Task to complete
Please take the records that follow and repeat exactly the lines starting with the line with "typedef enum logic" and going on through the line with "the async reset".

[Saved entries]
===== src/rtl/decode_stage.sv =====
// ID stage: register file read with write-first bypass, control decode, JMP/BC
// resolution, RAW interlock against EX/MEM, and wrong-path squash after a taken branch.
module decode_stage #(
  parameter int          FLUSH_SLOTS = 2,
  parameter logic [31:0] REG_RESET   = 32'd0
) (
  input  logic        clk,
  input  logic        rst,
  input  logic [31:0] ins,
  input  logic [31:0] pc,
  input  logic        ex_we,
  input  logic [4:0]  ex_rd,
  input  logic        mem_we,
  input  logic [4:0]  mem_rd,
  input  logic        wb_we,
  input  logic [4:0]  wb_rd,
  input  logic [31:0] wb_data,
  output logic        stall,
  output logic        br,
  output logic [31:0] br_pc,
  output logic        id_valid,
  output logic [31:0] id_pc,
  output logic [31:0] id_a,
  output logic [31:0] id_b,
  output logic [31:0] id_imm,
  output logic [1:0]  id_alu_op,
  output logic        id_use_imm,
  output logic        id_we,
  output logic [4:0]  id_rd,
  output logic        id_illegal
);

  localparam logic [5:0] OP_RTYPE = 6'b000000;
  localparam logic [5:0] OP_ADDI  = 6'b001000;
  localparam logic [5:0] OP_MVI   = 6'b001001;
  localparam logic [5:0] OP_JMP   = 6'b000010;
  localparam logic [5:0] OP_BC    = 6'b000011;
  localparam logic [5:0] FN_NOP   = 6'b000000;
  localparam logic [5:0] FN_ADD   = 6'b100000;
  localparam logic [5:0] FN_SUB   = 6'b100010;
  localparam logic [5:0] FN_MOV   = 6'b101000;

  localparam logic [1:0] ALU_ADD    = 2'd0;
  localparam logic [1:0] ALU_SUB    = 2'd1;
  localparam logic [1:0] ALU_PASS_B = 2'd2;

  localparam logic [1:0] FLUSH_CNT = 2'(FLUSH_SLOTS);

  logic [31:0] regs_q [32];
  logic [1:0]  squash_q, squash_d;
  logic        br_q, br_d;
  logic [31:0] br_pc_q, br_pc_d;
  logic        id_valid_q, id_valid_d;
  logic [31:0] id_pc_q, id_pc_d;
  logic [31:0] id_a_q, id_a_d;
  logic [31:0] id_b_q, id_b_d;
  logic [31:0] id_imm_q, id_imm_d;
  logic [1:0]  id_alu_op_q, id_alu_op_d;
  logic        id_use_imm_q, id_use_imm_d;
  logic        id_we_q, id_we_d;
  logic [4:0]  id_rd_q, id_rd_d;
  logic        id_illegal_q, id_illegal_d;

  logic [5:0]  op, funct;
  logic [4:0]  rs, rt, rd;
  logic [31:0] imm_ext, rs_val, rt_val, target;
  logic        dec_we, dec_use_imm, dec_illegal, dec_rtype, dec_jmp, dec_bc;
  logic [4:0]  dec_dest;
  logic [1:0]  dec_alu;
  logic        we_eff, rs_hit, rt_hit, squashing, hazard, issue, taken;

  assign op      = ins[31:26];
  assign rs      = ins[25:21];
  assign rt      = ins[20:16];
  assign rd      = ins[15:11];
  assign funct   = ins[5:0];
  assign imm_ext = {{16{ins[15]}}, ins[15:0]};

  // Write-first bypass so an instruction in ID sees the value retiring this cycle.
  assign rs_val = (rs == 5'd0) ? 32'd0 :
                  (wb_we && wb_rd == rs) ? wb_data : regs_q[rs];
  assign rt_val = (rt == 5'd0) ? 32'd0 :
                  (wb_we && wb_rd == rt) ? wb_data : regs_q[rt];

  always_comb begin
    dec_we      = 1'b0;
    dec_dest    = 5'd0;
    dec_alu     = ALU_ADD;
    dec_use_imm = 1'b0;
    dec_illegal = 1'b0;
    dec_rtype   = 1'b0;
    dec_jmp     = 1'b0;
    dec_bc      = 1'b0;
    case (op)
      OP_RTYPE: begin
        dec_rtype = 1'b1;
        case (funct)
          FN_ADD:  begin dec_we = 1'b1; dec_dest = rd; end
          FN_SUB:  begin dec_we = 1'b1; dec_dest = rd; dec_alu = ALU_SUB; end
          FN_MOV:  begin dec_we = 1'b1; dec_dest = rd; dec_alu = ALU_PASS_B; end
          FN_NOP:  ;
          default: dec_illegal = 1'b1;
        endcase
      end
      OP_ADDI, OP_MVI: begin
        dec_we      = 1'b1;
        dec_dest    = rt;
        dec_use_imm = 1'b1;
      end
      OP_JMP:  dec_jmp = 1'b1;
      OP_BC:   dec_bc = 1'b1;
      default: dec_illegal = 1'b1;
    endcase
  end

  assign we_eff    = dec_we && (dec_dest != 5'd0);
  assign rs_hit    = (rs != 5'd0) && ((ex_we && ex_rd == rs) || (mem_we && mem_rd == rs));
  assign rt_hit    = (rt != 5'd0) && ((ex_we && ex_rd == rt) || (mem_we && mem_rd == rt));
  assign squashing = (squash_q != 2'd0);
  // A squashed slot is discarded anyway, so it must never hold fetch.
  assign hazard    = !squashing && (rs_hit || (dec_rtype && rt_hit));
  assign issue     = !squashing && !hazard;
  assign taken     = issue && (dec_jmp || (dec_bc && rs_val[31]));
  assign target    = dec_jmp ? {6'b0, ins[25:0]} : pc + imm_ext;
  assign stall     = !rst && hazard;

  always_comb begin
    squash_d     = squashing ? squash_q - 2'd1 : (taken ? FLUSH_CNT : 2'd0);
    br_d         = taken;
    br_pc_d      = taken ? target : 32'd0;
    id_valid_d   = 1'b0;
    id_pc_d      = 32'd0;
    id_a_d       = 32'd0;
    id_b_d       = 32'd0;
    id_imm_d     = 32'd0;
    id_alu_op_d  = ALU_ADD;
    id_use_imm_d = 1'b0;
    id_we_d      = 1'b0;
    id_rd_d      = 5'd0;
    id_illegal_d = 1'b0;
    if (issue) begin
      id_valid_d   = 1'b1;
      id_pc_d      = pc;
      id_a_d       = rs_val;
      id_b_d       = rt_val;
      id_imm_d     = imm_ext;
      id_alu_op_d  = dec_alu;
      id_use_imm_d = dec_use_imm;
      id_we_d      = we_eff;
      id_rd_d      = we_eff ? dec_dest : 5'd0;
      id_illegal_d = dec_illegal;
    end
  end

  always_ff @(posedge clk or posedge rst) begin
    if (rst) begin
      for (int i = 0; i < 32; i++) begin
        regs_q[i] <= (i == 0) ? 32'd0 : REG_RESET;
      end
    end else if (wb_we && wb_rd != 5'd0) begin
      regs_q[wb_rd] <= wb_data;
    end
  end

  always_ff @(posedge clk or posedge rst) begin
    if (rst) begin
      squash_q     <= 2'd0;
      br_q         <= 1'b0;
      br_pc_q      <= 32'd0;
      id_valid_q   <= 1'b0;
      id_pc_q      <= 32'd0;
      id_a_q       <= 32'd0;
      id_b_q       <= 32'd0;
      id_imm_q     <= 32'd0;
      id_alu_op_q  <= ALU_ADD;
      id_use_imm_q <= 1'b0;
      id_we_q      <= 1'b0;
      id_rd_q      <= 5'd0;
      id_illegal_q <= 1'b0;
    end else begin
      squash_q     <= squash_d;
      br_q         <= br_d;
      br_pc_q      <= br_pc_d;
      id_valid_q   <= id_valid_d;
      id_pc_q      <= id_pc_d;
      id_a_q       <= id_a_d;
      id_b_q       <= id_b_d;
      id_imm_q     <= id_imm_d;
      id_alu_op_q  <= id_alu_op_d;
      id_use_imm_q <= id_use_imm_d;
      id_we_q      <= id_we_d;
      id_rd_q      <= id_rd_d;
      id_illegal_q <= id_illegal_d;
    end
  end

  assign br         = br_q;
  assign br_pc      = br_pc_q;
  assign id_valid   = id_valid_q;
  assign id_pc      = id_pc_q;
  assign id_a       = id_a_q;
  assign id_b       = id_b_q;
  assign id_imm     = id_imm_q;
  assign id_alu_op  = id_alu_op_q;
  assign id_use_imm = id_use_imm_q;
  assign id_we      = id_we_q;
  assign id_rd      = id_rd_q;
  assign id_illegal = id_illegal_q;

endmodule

...

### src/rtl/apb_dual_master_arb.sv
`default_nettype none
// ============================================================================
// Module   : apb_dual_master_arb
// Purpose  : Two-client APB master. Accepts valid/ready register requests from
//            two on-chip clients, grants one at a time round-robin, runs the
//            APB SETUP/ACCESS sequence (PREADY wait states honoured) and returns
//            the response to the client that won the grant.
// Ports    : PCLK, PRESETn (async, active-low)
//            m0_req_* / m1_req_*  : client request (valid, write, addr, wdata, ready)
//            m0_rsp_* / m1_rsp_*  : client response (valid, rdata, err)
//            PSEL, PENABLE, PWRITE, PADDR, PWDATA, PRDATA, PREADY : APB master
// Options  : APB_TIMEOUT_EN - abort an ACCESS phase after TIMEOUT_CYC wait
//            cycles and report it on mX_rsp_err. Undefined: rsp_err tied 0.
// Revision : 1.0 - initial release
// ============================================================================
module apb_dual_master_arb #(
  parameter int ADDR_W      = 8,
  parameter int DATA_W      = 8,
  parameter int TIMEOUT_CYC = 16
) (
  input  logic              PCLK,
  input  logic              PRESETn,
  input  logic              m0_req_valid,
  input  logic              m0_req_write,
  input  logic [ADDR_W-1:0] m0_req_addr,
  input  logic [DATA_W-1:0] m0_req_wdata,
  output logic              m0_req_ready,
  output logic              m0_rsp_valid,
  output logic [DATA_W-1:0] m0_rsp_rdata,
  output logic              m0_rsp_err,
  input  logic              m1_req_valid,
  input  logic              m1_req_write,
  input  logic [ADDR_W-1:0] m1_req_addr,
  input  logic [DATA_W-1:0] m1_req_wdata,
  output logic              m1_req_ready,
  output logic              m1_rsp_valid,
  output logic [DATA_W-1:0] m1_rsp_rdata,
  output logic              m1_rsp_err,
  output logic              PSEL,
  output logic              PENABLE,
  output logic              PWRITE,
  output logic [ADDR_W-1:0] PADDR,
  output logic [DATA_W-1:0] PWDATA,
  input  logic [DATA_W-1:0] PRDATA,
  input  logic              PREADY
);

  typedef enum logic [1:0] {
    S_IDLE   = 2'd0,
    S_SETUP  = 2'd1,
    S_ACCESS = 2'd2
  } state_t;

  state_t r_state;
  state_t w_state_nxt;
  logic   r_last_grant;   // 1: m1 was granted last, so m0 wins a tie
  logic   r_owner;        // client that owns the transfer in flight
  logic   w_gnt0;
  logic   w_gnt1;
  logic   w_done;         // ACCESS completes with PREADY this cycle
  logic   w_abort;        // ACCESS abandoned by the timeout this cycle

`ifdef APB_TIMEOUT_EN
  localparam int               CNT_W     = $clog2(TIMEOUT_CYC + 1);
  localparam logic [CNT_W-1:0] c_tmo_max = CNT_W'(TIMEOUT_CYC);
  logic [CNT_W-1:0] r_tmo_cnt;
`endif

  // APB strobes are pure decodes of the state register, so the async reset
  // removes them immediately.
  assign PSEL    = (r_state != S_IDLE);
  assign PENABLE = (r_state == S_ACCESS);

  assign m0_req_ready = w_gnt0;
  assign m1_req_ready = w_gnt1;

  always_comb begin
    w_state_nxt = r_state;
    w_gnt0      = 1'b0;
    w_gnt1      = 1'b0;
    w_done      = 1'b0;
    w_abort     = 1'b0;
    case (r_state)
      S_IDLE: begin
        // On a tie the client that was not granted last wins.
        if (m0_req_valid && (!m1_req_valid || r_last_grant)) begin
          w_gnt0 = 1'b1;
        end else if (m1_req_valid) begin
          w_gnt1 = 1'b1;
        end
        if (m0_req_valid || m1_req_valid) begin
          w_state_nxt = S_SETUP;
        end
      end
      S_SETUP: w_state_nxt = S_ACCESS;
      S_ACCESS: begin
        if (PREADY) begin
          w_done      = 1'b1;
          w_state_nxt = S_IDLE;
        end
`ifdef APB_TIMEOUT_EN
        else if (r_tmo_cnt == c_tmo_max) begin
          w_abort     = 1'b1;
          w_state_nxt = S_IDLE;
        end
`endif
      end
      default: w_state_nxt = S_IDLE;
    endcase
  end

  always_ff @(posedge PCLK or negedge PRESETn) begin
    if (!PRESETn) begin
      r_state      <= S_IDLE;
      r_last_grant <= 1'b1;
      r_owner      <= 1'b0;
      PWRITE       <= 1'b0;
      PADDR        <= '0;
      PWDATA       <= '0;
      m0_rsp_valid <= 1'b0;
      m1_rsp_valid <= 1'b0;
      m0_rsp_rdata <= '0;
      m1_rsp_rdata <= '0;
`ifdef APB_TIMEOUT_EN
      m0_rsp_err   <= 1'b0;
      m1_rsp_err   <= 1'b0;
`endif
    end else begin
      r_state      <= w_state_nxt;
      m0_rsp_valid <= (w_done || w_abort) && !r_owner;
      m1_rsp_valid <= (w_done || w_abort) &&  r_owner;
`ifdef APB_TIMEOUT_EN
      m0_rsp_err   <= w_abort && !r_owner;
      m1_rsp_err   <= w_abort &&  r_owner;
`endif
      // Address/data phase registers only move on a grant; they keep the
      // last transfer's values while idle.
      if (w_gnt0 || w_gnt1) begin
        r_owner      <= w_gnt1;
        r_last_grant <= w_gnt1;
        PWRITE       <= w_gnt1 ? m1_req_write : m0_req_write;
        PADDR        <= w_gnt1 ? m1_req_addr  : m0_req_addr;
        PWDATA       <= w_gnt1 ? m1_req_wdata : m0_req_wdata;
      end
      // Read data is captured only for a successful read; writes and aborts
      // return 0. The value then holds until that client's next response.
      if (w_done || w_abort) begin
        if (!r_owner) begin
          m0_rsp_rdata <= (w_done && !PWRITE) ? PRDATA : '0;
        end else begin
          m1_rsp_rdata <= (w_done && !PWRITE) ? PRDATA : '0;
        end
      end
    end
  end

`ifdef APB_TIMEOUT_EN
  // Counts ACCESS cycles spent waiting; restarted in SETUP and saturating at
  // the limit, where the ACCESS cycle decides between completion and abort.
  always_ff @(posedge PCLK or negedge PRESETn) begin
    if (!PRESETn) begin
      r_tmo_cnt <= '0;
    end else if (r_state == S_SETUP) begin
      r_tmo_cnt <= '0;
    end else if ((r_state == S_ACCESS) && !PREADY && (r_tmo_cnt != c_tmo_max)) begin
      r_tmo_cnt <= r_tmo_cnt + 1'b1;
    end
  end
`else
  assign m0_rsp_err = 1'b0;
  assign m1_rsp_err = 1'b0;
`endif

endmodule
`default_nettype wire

Response
  typedef enum logic [1:0] {
    S_IDLE   = 2'd0,
    S_SETUP  = 2'd1,
    S_ACCESS = 2'd2
  } state_t;

  state_t r_state;
  state_t w_state_nxt;
  logic   r_last_grant;   // 1: m1 was granted last, so m0 wins a tie
  logic   r_owner;        // client that owns the transfer in flight
  logic   w_gnt0;
  logic   w_gnt1;
  logic   w_done;         // ACCESS completes with PREADY this cycle
  logic   w_abort;        // ACCESS abandoned by the timeout this cycle

`ifdef APB_TIMEOUT_EN
  localparam int               CNT_W     = $clog2(TIMEOUT_CYC + 1);
  localparam logic [CNT_W-1:0] c_tmo_max = CNT_W'(TIMEOUT_CYC);
  logic [CNT_W-1:0] r_tmo_cnt;
`endif

  // APB strobes are pure decodes of the state register, so the async reset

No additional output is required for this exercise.